How the hell am I the only birthday this year?

Yep, it's my birthday

( But how am I the only one this year?) Last year, there were so many birthdays flooding the forums that you'd think Satan Claus's escaped elves decided to fuck all the Earth women during the Christmas season. This year, I seem to be the only one celebrating another year closer to the Reaper's grasp. Despite this, I decided to swim against the non-existent tide and do the unprecedented: travel into the future so I can know what happened on my birthday, even as I'm doing it! And time-travel I did, meeting myself at noon, destroying any chance of lunch, what with the ensuing horrific identity crisis. But oh, how we made up for it! We (what the hell is the plural first person when you're with yourself? Damn the English language!) spent the day beating/losing to each other in Brawl, using those pesky Mooninites as target practice, and permanently vowing NEVER to do anything like this. (Oddly enough, the English language DOES have a word for that: Ouroboros.)
 
Of course, after a long day of giving a stern fuck you to causality, we decided to go out for dinner (it was not Ouroboros!) at Uno's. We had a pretty good time, the only regret being that I couldn't continue waxing philosophical with Icemael. (That was an incredibly heated and intellectual discussion. He's a pretty worthy opponent.) The best I could do was discuss Descartes with myself, and we found myself agreeing with Søren Kierkegaard on the matter. (If you find that sentence a bit dry for your tastes, just focus on how funny that Danish guy's name is.) When dinner finally ended, we were greeted with a surprise party, and, in a great panic, I shot the nearest soldier. Then I shot him again because the act reminded me of this one battle from Tactics Ogre, a game that's kinda pissing me off at this point. After said soldier was taken to the nearest hospital, out came the presents! A list of them:
 
  • A wireless adapter for my 360. OK, this one was just a replacement for one that was previously lost, but not by me. I suspect the goblins got to it.

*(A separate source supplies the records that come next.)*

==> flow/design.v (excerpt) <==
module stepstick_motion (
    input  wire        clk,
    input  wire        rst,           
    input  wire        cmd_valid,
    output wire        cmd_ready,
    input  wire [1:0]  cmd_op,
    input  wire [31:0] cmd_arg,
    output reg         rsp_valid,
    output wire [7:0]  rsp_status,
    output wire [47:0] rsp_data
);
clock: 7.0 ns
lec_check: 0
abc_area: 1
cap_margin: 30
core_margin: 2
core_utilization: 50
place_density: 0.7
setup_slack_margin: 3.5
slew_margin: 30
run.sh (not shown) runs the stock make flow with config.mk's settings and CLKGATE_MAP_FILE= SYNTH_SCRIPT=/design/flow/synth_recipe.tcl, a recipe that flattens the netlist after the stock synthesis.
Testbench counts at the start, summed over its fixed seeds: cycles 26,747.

  • This shirt. I realize what a flagrant offense this is to Mario canon, which is why I'll wear it, anyway. Somebody's gotta shake up the Former Mushroom Kingdom.
  • A fridge. Somebody must've heard about my love for fridge sled races.

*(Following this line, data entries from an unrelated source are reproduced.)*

This is an optimization exercise on Yosys and OpenROAD, whose aim is small area and few clock cycles, not a production implementation. Function was checked by simulation only, so behaviour that the tests miss may differ from the original. Power and IR drop assume default switching activity.

== old ==
Design fsk_dem, start of the top module:
module fsk_dem (
    input  wire        clk,
    input  wire        rst,           
    input  wire        cmd_valid,
    output wire        cmd_ready,
    input  wire [31:0] cmd_data,
    input  wire        det_space,
    input  wire        det_mark,
    output reg         out_valid,
    input  wire        out_ready,
    output reg  [7:0]  out_data,
    input  wire [11:0] rd_addr,
    output reg  [31:0] rd_data
);
    localparam [2:0] S_IDLE = 3'd0, S_PSPACE = 3'd1, S_PMARK = 3'd2,
                     S_DECODE = 3'd3, S_DONE = 3'd4, S_ERROR = 3'd5;
    localparam [2:0] C_ILLEGAL = 3'd1, C_STATE = 3'd2, C_FRAME_LEN = 3'd3,
                     C_CFG_MISSING = 3'd4, C_SPF_ZERO = 3'd5,
                     C_SPF_RANGE = 3'd6, C_PREAMBLE = 3'd7;
    localparam [2:0] X_NONE = 3'd0, X_ILL = 3'd1, X_FAULT = 3'd2, X_CFGW = 3'd3,
                     X_STEP = 3'd4, X_START = 3'd5, X_END = 3'd6, X_RST = 3'd7;
    localparam [2:0] P_IDLE = 3'd0, P_MUL = 3'd1, P_ALIGN = 3'd2, P_DIV = 3'd3,
                     P_FIN = 3'd4;
    reg        ill;
    reg [2:0]  d_state;
    reg [2:0]  d_cause;       
    reg [31:0] d_fcmd;        
    reg [31:0] d_baud, d_space, d_mark, d_sr, d_spf;
    reg        started;       
    reg [15:0] d_spf_eff;
    reg [31:0] d_ksym;
    reg [31:0] d_clock, d_spaces, d_marks;
    reg [7:0]  d_acc;
    reg [3:0]  d_bitpos;
    reg        inpay;         
    reg [15:0] remaining;     
    reg [2:0]  p_eff;         
    reg [2:0]  p_arg;         
    reg [2:0]  eph;
    reg        div1;          
    reg [4:0]  cnt;           
    reg        psat;          
    reg        bsat;          
    wire out_free  = !out_valid || out_ready;
    assign cmd_ready = (eph == P_IDLE) && out_free;
    wire take      = cmd_valid && cmd_ready;
    wire in_err    = (d_state == S_ERROR);
  ...
For scale: roughly 4000 cells after synthesis, about 400 flip-flops, roughly 92 I/O pins, roughly 31000 um2 of cells after synthesis.
clock: 10.0 ns
lec_check: 0
cap_margin: 20
core_margin: 2
core_utilization: 40
place_density: 0.6
slew_margin: 20
run.sh (not shown) runs the stock make flow with config.mk's settings and CLKGATE_MAP_FILE= SYNTH_SCRIPT=/design/flow/synth_recipe.tcl, a recipe that flattens the netlist after the stock synthesis.
Testbench counts of old, summed over its fixed seeds: cycles 89,361.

  • A cell-phone. OK, this one just confuses me, since I already have that video phone thing from that one episode of Futurama.
  • Singularity. I refused to play it today due to the time travel mechanic; I don't want a meta birthday.

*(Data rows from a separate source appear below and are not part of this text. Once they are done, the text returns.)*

From an optimization exercise on the open Yosys and OpenROAD flow, aimed at small area, a short achievable clock period and few clock cycles per item; shortcuts taken in it are not production practice.

==> flow/design.v <==
module enc1750_fmt (
    input  wire [38:0] frac,    
    input  wire  [2:0] fsel,    
    input  wire        m39,     
    input  wire        m38,     
    input  wire  [7:0] xe0,     
    input  wire        xinc,    
    input  wire        xdec,    
    output wire [47:0] data
);
    wire c = (fsel[0] & frac[30]) | (fsel[1] & frac[16]) | (fsel[2] & frac[0]);
    wire [37:0] xs = frac[38:1];
    wire [7:0]  xa = xs[37:30];
    wire [13:0] xb = xs[29:16];
    wire [15:0] xc = xs[15:0];
    wire cc = c;
    wire cb = fsel[2] ? (c & (&xc)) : c;
    wire ca = fsel[0] ? c : cb & (&xb);
    wire [15:0] wc;
    wire [13:0] wb;
    wire [7:0]  wa;
    genvar i;
    generate
        for (i = 0; i < 16; i = i + 1) begin : g_c
            if (i == 0) assign wc[i] = xc[i] ^ cc;
            else        assign wc[i] = xc[i] ^ (cc & (&xc[i-1:0]));
        end
        for (i = 0; i < 14; i = i + 1) begin : g_b
            if (i == 0) assign wb[i] = xb[i] ^ cb;
            else        assign wb[i] = xb[i] ^ (cb & (&xb[i-1:0]));
        end
        for (i = 0; i < 8; i = i + 1) begin : g_a
            if (i == 0) assign wa[i] = xa[i] ^ ca;
            else        assign wa[i] = xa[i] ^ (ca & (&xa[i-1:0]));
        end
    endgenerate
    wire inb = fsel[1] | fsel[2];
    wire inc = fsel[2];
    wire [7:0]  ma = wa;
    wire [13:0] mb = wb & {14{inb}};
    wire [15:0] mc = wc & {16{inc}};
    wire [7:0] flip;
    generate
        for (i = 0; i < 8; i = i + 1) begin : g_e
            if (i == 0) assign flip[i] = xinc | xdec;
            else        assign flip[i] = (xinc & (&xe0[i-1:0])) | (xdec & ~(|xe0[i-1:0]));
        end
    endgenerate
    wire [7:0] xe = xe0 ^ flip;
    assign data = {m39, m38, ma, mb[13:8] | (xe[5:0] & {6{fsel[0]}}), mb[7:0],
                   xe & {8{~fsel[0]}}, mc};
endmodule
module enc1750_core (
    input  wire [63:0] value,
    input  wire  [7:0] width,
    output wire [52:0] sig,     
    output wire        subn,    
    output wire  [2:0] fsel,    
    output wire        m39,     
    output wire        m38,     
    output wire  [7:0] xe,      
    output wire        xinc,    
    output wire        xdec,    
    output wire        nf       
);
    wire        s  = value[63];
    wire [10:0] be = value[62:52];
    wire [51:0] fr = value[51:0];
    wire w16 = (width == 8'd16);
    wire w32 = (width == 8'd32);
    wire w48 = (width == 8'd48);
    wire wok = w16 | w32 | w48;
    wire nonfinite = &be;
    wire is_sub    = ~|be;
    wire is_zero   = is_sub & ~|fr;
    wire ok        = wok & ~nonfinite;
    assign sig    = {~is_sub, fr} ^ {53{s}};
    assign subn   = ok & is_sub & ~is_zero;
    assign fsel   = {w48, w32, w16} & {3{ok}};
    assign m39    = ok & ~is_zero & s;
    assign m38    = ok & ~is_zero & ~s;
    assign nf     = wok & nonfinite;
    wire ones16 = &fr[51:43], ones32 = &fr[42:29], ones48 = &fr[28:13];
    wire zer16  = ~|fr[51:43], zer32 = ~|fr[42:29], zer48 = ~|fr[28:13];
    wire all1 = ones16 & (w16 | (ones32 & (w32 | ones48)));
    wire all0 = zer16  & (w16 | (zer32  & (w32 | zer48)));
    wire inc  = ~s & all1;
    wire dec  = s & all0;
    wire lo8 = (be <= 11'd894),  hi8 = (be >= 11'd1149);
    wire lo6 = (be <= 11'd990),  hi6 = (be >= 11'd1053);
    wire [7:0] be2 = be[7:0] + 8'd2;
    wire [7:0] xf8 = lo8 ? 8'h80 : hi8 ? 8'h7f : be2;
    wire [5:0] xf6 = lo6 ? 6'h20 : hi6 ? 6'h1f : be2[5:0];
    wire inc_ok = w16 ? ((be >= 11'd990) & ~hi6) : ((be >= 11'd894) & ~hi8);
    wire dec_ok = w16 ? (~lo6 & (be <= 11'd1053)) : (~lo8 & (be <= 11'd1149));
    wire [7:0] xn = w16 ? {2'b00, xf6} : xf8;
    wire [7:0] xs = is_zero ? 8'h00 : is_sub ? (w16 ? 8'h20 : 8'h80) : xn;
    assign xe     = ok ? xs : 8'd0;
    assign xinc   = ok & ~is_sub & inc & inc_ok;
    assign xdec   = ok & ~is_sub & dec & dec_ok;
endmodule
module fp_encode_1750a (
    input  wire        clk,
    input  wire        rst,
    input  wire        in_valid,
    output wire        in_ready,
    input  wire [63:0] in_value,
    input  wire  [7:0] in_width,
    output wire        out_valid,
    input  wire        out_ready,
    output wire [47:0] out_data,
    output wire  [2:0] out_nbytes,
    output wire  [1:0] out_status
);
    wire [52:0] c_sig;
    wire        c_subn;
    wire  [2:0] c_fsel;
    wire        c_m39, c_m38;
    wire  [7:0] c_xe;
    wire        c_xinc, c_xdec;
    wire        c_nf;
    enc1750_core u_core (
        .value (in_value),
        .width (in_width),
        .sig   (c_sig),
        .subn  (c_subn),
        .fsel  (c_fsel),
        .m39   (c_m39),
        .m38   (c_m38),
        .xe    (c_xe),
        .xinc  (c_xinc),
        .xdec  (c_xdec),
        .nf    (c_nf)
    );
    reg        ov;       
    reg [52:0] sig_q;
    reg  [2:0] fsel_q;
    reg        m39_q, m38_q;
    reg  [7:0] xe_q;
    reg        xinc_q, xdec_q;
    reg        nf_q;
    reg        pend_q;   
    wire pend = (m39_q & sig_q[52]) | (m38_q & ~sig_q[52]);
    wire load = ~ov | (~pend & out_ready);
    assign in_ready  = ~rst & (~ov | (~pend_q & out_ready));
    assign out_valid = ~rst & ov & ~pend_q;
    wire top5z = m39_q ? &sig_q[52:48] : ~|sig_q[52:48];
    always @(posedge clk) begin
        if (rst) begin
            ov     <= 1'b0;
            pend_q <= 1'b0;
        end else if (load) begin
            ov     <= in_valid;
            pend_q <= in_valid & c_subn;
        end else if (pend) begin
            pend_q <= (top5z ? sig_q[47] : sig_q[51]) ~^ m39_q;
        end
    end
    wire sel_ld = load & (c_fsel[0] | c_fsel[1] | c_fsel[2]);
    wire sel_s5 = ~load & pend & top5z;
    wire sel_s1 = ~load & pend & ~top5z;
    wire sel_h  = ~load & ~pend;
    wire [52:0] sig_d = ({53{sel_ld}} & c_sig)
                      | ({53{sel_s5}} & {sig_q[47:0], {5{m39_q}}})
                      | ({53{sel_s1}} & {sig_q[51:0], m39_q})
                      | ({{40{sel_h}}, 13'd0} & sig_q);
    always @(posedge clk) sig_q <= sig_d;
    always @(posedge clk) begin
        if (load) begin
            fsel_q   <= c_fsel;
            m39_q    <= c_m39;
            m38_q    <= c_m38;
            xe_q     <= c_xe;
            xinc_q   <= c_xinc;
            xdec_q   <= c_xdec;
            nf_q     <= c_nf;
        end
    end
    enc1750_fmt u_fmt (
        .frac(sig_q[51:13]),
        .fsel(fsel_q),
        .m39 (m39_q),
        .m38 (m38_q),
        .xe0 (xe_q),
        .xinc(xinc_q),
        .xdec(xdec_q),
        .data(out_data)
    );
    assign out_status = {nf_q, ~(fsel_q[0] | fsel_q[1] | fsel_q[2] | nf_q)};
    assign out_nbytes = {fsel_q[1] | fsel_q[2], fsel_q[0] | fsel_q[2], 1'b0};
endmodule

  • Dragon Quest IX. Despite the character creation feature, I'm not playing as Bushwald Sexyface this time. Although...
 

His Holiness, Bushwald Sexyface.
His Holiness, Bushwald Sexyface.

I also intend on getting Metroid: Other M tomorrow, something I'm used to in terms of games and birthdays. A shitload of awesome games come out on the 31st, yet I could only find four that came out on my birthday. One of them was The Guy Game. You understand my pain, no? Then give me better gifts than The Guy Game, damn you!